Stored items
== == ==
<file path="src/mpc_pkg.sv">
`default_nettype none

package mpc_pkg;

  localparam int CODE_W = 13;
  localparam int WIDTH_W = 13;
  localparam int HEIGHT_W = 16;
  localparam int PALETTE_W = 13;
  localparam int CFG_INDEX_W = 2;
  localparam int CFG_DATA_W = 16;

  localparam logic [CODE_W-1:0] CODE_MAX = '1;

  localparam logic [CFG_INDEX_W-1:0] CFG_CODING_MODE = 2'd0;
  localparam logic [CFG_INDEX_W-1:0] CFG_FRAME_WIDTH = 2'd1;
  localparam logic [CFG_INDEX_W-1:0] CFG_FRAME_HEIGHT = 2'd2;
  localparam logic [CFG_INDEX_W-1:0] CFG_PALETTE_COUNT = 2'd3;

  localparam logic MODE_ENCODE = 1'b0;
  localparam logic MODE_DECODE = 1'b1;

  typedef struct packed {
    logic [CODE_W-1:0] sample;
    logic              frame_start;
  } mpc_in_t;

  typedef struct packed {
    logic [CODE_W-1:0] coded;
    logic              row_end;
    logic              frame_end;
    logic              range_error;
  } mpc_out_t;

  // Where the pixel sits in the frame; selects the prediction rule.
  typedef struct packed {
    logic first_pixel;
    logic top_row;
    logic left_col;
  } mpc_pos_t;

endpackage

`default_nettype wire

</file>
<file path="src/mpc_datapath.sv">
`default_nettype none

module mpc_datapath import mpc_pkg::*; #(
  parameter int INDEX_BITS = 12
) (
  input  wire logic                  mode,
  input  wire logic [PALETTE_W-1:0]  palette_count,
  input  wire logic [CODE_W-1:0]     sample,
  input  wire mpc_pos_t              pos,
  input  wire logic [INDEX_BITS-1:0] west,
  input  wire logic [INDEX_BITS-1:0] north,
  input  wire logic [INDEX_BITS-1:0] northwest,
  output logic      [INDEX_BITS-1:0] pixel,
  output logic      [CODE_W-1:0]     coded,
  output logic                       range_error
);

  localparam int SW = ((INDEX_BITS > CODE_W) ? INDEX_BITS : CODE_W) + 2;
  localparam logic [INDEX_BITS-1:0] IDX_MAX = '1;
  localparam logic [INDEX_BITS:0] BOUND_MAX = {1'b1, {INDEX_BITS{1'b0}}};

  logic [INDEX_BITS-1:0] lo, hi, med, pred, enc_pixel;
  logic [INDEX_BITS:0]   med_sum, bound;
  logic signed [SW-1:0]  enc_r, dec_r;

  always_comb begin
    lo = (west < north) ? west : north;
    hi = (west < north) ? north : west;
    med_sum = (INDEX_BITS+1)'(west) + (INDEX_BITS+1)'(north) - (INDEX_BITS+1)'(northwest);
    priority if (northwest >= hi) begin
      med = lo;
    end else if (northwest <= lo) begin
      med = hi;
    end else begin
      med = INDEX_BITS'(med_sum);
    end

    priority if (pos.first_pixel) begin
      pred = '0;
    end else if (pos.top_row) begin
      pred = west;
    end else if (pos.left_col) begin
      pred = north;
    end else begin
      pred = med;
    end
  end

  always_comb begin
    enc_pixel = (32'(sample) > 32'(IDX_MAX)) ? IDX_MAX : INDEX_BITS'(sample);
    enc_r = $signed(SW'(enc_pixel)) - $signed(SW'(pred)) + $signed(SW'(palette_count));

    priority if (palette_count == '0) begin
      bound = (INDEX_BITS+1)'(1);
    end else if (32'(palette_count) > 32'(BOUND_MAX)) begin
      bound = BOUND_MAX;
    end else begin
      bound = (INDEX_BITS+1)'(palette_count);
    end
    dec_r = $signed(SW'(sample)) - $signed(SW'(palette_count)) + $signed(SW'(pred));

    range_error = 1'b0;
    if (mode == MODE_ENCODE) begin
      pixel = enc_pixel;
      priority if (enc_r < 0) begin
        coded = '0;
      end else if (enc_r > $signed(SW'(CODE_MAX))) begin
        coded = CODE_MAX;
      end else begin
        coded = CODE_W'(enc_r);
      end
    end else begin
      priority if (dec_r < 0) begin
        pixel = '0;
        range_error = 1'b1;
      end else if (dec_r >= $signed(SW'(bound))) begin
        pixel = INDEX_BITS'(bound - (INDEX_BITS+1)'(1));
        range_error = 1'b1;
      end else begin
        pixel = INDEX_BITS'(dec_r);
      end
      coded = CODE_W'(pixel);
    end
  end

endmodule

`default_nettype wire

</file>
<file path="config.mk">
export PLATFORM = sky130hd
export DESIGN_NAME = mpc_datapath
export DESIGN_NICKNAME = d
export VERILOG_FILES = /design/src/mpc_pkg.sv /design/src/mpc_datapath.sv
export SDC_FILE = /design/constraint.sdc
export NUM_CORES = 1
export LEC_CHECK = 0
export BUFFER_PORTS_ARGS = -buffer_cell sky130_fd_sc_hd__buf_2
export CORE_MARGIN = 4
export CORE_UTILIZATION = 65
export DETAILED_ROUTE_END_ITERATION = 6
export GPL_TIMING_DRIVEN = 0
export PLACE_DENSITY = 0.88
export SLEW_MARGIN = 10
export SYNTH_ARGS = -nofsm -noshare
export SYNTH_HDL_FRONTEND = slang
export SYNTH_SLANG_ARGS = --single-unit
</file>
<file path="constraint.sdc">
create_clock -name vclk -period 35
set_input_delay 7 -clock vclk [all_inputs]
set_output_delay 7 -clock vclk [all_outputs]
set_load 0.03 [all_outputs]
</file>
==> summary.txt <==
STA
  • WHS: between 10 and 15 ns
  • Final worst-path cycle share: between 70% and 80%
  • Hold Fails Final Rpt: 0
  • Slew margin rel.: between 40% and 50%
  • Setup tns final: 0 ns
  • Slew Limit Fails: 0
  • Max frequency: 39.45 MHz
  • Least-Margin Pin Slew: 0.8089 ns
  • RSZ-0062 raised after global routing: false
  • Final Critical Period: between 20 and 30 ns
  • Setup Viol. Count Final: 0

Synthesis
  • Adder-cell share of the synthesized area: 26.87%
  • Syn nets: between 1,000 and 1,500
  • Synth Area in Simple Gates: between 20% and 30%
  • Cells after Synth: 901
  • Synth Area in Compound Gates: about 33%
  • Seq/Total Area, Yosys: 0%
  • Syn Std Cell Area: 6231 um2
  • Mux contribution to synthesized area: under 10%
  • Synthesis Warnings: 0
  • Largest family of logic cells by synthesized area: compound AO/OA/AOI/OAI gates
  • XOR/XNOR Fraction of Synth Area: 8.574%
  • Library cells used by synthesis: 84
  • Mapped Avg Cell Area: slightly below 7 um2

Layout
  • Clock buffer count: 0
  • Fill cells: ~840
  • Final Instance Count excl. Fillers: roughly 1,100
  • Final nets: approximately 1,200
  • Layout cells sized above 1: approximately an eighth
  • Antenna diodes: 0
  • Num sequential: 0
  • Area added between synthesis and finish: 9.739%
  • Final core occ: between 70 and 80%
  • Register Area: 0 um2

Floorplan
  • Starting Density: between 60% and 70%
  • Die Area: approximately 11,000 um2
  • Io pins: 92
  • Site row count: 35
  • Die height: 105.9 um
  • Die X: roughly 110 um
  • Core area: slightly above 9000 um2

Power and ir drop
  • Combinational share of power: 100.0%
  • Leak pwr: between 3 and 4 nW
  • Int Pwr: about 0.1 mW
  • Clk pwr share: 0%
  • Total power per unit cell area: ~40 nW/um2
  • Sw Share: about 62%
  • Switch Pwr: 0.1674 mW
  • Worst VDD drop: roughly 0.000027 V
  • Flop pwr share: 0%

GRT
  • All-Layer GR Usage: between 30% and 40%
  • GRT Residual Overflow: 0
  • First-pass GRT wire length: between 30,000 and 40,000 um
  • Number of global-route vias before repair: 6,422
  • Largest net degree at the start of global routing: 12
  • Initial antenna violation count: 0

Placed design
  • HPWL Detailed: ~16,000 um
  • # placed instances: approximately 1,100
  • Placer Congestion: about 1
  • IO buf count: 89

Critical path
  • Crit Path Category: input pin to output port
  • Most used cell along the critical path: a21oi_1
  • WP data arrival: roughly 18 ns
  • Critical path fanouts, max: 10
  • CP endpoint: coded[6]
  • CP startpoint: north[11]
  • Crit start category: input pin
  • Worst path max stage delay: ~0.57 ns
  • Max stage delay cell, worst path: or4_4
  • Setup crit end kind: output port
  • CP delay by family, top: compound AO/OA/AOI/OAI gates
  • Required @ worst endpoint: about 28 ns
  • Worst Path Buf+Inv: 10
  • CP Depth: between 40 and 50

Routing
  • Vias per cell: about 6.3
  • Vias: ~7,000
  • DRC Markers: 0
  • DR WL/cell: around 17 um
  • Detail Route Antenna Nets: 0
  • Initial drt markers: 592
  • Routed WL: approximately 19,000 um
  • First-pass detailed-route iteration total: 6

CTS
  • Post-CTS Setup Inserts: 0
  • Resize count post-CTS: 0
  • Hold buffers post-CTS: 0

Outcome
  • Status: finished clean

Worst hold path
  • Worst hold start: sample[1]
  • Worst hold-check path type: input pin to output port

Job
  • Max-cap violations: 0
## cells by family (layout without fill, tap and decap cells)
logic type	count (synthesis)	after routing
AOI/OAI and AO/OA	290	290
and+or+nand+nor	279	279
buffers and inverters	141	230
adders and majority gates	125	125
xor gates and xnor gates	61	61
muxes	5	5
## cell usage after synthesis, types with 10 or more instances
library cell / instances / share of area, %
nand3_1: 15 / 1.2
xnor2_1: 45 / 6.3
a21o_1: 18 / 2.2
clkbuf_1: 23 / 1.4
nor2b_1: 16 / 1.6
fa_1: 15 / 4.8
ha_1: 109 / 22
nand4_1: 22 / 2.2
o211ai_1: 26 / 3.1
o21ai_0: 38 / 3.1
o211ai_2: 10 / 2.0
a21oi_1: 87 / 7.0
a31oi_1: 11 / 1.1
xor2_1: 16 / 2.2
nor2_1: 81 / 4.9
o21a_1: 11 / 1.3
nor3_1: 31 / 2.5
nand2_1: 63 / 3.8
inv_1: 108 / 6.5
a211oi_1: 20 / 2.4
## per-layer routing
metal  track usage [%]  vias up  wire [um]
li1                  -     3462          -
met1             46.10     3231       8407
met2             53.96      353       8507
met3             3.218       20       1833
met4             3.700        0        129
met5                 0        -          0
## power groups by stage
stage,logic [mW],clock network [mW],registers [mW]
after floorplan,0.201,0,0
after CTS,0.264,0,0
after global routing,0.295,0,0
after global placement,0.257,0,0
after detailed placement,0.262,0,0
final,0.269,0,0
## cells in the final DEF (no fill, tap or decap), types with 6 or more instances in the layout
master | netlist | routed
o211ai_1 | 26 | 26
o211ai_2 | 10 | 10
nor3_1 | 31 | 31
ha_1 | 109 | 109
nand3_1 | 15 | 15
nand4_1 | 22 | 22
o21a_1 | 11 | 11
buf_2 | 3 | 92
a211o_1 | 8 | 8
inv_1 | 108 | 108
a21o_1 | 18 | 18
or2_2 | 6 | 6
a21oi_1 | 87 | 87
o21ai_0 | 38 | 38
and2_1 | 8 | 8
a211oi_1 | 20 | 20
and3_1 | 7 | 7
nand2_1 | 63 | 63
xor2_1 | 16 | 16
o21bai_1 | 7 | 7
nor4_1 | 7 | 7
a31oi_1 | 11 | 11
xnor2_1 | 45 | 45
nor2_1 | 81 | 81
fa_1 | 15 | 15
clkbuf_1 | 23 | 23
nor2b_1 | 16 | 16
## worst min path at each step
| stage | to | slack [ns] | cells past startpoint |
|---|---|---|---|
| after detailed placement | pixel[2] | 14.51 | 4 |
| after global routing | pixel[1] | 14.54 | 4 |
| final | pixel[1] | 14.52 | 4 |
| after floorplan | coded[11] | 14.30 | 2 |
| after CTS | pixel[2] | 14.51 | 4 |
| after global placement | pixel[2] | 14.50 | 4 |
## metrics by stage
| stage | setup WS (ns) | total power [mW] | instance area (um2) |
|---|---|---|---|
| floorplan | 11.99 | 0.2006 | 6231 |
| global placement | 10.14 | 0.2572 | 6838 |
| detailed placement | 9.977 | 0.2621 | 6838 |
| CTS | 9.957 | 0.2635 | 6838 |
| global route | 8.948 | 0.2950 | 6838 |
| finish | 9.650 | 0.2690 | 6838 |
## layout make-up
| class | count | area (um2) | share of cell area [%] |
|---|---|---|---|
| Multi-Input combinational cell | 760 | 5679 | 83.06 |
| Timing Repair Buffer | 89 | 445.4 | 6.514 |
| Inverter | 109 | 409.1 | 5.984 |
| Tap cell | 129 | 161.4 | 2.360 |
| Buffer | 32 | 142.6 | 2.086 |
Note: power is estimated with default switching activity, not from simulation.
== == ==
Task statement =>
Up to and including the line with "localparam logic [CFG_INDEX_W-1:0] CFG_CODING_MODE", transcribe the entries above exactly, starting from their first line.

Written response =>
<file path="src/mpc_pkg.sv">
`default_nettype none

package mpc_pkg;

  localparam int CODE_W = 13;
  localparam int WIDTH_W = 13;
  localparam int HEIGHT_W = 16;
  localparam int PALETTE_W = 13;
  localparam int CFG_INDEX_W = 2;
  localparam int CFG_DATA_W = 16;

  localparam logic [CODE_W-1:0] CODE_MAX = '1;

  localparam logic [CFG_INDEX_W-1:0] CFG_CODING_MODE = 2'd0;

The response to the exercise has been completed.